◆ **YOUR GOAL**: Give only the number of lines below that contain the word "startpoint".

◆ **DATA FOR THIS TASK**:
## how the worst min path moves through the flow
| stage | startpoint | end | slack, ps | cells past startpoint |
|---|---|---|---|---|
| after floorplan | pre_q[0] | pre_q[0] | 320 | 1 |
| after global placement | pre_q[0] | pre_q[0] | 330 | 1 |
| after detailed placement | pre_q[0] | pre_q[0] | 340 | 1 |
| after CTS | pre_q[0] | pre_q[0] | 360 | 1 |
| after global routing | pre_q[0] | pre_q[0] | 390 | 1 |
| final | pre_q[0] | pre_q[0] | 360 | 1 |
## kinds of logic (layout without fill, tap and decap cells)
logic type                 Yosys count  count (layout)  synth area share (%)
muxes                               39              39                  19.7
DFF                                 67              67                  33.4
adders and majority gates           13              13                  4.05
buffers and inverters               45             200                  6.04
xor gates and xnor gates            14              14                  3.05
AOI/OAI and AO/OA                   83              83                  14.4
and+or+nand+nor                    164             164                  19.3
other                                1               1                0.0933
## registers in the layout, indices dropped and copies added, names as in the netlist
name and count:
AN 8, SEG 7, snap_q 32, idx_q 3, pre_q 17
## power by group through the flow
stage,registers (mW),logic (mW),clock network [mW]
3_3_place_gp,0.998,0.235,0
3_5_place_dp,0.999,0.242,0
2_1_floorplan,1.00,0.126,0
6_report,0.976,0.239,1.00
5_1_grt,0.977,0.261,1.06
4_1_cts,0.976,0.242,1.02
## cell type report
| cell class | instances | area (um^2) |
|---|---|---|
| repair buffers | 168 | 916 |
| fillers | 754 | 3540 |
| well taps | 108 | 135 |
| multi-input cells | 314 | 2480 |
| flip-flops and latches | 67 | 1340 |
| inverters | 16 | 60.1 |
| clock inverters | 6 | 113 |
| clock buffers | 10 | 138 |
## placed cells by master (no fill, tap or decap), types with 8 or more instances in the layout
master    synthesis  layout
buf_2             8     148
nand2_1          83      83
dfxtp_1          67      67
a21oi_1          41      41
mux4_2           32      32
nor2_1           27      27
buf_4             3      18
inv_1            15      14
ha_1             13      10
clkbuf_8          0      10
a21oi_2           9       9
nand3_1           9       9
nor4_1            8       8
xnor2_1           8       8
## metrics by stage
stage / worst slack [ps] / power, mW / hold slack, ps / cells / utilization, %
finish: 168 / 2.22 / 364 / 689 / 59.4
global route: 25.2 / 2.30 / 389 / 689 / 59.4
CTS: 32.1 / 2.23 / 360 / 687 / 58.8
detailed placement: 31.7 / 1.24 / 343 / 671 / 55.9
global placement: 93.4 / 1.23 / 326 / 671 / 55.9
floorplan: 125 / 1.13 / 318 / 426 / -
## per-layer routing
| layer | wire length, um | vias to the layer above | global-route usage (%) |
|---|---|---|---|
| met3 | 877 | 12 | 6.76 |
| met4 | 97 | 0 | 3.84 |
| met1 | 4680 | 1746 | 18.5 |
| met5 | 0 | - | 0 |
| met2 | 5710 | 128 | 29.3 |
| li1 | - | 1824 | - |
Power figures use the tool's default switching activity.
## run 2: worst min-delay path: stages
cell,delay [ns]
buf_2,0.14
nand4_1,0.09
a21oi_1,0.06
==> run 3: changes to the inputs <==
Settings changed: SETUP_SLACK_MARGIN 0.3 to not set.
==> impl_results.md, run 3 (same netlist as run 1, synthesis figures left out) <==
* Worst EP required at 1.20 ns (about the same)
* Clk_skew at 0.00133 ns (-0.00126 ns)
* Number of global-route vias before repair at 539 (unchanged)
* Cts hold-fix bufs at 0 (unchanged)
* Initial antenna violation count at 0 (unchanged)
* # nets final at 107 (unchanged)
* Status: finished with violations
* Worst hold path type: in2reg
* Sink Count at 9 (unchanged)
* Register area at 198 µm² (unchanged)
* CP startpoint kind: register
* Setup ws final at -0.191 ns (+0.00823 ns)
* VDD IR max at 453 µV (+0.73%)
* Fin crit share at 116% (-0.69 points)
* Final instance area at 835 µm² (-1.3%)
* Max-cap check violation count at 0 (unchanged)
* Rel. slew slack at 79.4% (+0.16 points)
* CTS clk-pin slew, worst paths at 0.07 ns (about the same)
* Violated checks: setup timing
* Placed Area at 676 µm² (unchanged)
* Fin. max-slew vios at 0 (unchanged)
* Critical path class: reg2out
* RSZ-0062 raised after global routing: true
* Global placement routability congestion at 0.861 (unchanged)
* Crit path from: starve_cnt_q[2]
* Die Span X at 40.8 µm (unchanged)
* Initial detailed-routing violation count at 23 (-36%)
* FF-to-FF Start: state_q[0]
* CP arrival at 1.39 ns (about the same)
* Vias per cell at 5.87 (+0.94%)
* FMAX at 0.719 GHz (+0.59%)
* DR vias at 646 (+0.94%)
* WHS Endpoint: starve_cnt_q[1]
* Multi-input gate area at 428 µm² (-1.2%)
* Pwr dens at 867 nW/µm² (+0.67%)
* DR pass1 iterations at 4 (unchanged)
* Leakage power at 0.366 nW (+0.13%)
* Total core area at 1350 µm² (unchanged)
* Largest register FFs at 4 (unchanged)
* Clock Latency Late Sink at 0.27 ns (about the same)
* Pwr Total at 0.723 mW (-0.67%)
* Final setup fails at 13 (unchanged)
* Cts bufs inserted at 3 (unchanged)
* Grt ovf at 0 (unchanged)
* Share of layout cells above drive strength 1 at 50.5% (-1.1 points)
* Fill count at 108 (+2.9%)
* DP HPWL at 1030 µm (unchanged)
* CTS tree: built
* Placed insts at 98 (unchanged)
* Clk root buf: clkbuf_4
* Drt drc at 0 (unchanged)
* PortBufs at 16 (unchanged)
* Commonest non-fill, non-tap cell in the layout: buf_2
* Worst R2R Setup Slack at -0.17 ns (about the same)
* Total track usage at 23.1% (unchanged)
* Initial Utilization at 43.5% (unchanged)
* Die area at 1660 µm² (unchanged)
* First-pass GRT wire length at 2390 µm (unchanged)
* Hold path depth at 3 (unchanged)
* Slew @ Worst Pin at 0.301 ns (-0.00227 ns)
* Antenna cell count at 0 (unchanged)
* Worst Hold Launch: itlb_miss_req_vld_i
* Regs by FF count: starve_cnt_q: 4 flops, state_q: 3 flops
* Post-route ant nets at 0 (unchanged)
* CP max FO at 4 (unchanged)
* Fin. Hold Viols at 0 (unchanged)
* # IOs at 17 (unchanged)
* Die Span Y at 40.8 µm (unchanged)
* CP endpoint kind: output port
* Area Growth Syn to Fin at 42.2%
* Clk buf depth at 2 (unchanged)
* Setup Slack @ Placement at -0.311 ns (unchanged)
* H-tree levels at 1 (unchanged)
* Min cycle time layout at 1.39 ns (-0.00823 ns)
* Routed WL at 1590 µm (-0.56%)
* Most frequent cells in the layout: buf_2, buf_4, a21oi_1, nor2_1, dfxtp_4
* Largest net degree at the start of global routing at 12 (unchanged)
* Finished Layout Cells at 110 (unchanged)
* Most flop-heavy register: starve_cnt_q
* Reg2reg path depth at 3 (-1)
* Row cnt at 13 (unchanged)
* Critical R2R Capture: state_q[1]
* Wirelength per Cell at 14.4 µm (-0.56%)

◆ **FINISHED TASK**: 2